Dataset entries:
*** Begin section ***

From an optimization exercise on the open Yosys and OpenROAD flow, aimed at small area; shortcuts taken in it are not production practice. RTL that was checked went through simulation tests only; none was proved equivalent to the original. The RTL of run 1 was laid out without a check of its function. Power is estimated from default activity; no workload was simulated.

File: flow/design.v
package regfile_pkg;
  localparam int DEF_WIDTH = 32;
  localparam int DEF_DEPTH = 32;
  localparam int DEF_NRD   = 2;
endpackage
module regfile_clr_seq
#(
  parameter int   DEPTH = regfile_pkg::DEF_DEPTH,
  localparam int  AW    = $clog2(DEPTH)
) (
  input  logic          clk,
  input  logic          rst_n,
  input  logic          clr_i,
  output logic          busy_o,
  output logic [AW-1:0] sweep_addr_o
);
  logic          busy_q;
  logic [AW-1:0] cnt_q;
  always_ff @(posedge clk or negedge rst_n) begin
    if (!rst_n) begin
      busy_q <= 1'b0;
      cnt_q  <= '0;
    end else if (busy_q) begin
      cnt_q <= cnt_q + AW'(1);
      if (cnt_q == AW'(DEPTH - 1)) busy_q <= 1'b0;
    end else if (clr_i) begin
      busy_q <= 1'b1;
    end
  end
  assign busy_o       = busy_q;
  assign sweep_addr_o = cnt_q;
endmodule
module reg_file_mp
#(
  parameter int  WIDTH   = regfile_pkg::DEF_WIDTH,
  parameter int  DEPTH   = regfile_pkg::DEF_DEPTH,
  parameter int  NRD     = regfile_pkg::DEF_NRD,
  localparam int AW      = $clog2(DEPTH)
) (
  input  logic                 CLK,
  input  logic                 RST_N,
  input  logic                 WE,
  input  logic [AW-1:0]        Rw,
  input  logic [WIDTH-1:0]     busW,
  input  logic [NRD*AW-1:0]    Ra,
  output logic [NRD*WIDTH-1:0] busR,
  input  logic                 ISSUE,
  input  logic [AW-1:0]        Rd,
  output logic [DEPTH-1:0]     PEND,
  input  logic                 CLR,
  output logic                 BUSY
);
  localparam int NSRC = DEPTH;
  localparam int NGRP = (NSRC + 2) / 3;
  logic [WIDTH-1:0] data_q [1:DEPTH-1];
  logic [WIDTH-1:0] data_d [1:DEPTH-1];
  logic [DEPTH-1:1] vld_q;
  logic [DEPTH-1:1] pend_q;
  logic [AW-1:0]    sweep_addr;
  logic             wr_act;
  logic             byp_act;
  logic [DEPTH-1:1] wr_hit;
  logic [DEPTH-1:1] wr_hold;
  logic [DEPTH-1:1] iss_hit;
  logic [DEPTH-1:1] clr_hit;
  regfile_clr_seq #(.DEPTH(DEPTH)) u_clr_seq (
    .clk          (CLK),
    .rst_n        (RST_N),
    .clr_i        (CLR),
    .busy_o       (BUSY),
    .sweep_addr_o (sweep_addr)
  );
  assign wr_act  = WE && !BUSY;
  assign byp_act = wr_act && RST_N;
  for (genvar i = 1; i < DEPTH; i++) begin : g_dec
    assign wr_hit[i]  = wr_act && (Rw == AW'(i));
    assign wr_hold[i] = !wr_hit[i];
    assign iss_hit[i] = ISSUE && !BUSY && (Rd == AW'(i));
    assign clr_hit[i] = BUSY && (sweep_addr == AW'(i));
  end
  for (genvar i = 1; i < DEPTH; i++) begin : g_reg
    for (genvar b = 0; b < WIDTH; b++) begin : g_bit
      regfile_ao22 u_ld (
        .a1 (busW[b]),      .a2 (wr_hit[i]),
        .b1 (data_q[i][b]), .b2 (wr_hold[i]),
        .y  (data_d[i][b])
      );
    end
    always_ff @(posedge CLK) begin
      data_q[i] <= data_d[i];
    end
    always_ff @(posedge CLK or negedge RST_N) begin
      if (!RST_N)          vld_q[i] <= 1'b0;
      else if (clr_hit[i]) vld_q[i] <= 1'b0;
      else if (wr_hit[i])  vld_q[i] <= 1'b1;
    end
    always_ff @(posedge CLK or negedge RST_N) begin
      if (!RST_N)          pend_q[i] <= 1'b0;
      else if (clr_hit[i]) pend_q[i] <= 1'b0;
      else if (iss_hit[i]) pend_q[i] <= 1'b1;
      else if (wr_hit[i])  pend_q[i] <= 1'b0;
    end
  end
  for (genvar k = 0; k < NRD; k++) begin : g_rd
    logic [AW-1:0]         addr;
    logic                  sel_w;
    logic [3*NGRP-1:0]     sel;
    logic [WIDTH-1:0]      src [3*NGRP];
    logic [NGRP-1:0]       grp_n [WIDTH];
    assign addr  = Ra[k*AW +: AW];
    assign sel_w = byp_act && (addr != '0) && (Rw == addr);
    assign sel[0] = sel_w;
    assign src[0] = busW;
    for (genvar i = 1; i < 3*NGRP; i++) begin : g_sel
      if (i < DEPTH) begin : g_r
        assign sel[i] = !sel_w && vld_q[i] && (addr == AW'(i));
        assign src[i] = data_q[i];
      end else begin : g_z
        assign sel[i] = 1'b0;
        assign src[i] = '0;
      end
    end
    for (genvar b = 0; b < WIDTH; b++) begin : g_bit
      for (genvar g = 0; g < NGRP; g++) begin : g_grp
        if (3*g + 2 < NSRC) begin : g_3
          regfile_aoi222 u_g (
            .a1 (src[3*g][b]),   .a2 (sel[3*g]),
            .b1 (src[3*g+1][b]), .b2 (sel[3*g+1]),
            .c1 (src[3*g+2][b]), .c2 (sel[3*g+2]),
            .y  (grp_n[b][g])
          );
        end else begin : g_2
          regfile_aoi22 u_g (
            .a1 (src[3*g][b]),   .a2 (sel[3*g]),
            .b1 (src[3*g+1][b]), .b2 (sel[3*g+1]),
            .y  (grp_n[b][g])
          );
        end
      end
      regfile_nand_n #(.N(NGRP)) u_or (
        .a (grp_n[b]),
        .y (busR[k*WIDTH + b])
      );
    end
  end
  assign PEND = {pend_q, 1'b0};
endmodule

*** End section ***
*** Begin section ***

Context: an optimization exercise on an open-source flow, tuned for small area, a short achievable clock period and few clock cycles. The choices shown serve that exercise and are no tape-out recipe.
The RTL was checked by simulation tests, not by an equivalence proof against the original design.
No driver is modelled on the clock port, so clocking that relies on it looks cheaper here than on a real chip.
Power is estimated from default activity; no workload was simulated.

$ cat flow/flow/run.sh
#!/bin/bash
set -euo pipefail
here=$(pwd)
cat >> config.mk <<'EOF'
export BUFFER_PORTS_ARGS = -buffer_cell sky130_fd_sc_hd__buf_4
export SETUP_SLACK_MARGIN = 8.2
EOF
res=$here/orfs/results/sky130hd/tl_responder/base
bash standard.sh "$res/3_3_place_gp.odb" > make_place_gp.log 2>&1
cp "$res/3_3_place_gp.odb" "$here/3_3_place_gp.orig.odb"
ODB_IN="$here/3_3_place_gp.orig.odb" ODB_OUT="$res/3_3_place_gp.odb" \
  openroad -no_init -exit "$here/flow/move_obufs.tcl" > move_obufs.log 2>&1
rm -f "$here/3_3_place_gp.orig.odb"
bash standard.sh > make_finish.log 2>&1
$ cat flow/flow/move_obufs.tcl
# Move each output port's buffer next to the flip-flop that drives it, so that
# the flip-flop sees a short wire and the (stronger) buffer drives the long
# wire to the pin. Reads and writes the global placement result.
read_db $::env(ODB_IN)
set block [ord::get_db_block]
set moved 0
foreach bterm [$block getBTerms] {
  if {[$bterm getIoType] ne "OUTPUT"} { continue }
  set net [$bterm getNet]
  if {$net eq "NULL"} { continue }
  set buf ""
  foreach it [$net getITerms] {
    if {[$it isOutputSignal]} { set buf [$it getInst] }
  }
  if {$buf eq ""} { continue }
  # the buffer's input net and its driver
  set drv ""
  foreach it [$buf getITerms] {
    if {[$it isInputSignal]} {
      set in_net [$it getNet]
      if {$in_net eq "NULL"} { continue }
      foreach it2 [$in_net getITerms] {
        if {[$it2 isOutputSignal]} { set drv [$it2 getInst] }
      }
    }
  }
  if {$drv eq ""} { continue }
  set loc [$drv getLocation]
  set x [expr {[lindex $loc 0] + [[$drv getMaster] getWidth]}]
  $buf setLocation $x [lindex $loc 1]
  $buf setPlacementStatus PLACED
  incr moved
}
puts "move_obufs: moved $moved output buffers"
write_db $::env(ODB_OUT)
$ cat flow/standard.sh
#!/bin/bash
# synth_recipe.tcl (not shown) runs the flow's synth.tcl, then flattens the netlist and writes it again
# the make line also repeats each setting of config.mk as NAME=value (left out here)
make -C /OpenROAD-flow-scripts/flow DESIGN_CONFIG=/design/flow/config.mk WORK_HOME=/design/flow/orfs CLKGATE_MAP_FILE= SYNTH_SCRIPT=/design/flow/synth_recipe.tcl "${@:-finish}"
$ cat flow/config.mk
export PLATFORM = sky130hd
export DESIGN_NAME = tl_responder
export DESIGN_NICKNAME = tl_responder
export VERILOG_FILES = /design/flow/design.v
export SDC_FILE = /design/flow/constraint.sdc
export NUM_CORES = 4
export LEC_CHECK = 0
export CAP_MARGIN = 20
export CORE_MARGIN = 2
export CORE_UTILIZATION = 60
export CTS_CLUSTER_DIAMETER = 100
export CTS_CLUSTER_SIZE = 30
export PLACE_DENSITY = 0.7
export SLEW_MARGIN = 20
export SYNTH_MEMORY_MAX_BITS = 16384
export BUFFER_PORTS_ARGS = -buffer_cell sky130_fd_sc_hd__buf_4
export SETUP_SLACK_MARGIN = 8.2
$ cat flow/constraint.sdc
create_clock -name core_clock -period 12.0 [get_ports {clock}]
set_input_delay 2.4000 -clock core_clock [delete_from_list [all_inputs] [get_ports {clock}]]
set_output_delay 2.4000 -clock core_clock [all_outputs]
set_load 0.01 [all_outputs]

*** End section ***
*** Begin section ***

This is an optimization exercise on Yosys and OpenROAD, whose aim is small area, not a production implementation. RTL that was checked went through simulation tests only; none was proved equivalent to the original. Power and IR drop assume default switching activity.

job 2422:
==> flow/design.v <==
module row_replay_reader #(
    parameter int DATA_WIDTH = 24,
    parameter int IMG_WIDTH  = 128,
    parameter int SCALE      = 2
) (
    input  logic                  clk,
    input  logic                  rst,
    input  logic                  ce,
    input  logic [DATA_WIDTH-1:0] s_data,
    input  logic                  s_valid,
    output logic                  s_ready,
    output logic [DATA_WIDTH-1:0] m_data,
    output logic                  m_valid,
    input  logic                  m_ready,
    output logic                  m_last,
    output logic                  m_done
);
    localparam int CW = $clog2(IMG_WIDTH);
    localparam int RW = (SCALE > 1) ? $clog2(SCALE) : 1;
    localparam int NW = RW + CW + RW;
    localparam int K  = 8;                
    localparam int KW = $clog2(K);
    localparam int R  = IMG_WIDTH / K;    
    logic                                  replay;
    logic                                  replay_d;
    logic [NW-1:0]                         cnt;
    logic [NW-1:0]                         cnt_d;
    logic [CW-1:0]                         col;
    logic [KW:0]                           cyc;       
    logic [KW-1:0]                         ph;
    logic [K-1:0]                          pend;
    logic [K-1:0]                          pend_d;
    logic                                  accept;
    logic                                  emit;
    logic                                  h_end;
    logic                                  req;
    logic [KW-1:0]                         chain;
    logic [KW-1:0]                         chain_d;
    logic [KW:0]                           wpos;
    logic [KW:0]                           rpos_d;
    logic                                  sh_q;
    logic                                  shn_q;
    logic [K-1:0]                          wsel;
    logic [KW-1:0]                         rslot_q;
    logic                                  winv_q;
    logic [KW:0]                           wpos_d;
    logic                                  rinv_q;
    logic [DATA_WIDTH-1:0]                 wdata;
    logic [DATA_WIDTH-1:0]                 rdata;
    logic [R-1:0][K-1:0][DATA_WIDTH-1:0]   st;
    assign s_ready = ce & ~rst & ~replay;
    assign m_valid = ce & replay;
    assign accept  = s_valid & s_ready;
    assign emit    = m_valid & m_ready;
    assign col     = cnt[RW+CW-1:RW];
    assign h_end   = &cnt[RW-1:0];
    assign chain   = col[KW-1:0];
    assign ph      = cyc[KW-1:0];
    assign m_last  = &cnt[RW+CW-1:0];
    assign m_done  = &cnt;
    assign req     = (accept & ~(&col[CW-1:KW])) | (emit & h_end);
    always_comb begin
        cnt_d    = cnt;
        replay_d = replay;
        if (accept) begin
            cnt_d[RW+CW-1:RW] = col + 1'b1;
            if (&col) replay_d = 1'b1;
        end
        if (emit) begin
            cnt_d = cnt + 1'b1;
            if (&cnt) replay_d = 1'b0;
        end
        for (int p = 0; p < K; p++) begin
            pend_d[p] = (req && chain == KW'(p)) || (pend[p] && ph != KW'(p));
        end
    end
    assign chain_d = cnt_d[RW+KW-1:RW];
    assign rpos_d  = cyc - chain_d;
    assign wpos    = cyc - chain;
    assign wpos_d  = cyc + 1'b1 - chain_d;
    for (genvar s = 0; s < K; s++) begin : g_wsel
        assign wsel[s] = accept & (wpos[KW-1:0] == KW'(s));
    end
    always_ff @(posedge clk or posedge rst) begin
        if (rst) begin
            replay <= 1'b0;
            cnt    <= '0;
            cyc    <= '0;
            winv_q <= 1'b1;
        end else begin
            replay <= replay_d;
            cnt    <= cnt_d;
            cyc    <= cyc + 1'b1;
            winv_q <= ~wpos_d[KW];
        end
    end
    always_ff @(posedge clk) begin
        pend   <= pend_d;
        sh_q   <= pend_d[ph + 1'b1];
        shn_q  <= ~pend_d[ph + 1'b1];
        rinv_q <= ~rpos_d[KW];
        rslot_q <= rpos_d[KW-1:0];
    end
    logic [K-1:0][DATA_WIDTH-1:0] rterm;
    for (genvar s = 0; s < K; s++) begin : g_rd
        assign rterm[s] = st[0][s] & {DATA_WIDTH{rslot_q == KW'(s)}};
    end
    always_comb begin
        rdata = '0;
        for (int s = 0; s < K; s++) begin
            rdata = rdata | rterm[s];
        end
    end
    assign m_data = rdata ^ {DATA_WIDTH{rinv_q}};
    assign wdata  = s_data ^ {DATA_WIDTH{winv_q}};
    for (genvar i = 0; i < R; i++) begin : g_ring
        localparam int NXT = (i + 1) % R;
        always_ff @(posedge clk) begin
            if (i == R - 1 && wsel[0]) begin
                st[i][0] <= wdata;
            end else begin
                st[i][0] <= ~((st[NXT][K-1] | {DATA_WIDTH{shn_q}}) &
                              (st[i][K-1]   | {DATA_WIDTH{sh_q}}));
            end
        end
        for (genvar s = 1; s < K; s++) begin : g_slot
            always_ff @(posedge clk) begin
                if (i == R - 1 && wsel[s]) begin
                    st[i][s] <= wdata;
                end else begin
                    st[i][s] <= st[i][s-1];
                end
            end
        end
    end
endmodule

*** End section ***

> [THE PROBLEM] Out of the entries, pull every line that mentions "lindex".

> [RESPONSE AREA]
  set x [expr {[lindex $loc 0] + [[$drv getMaster] getWidth]}]
  $buf setLocation $x [lindex $loc 1]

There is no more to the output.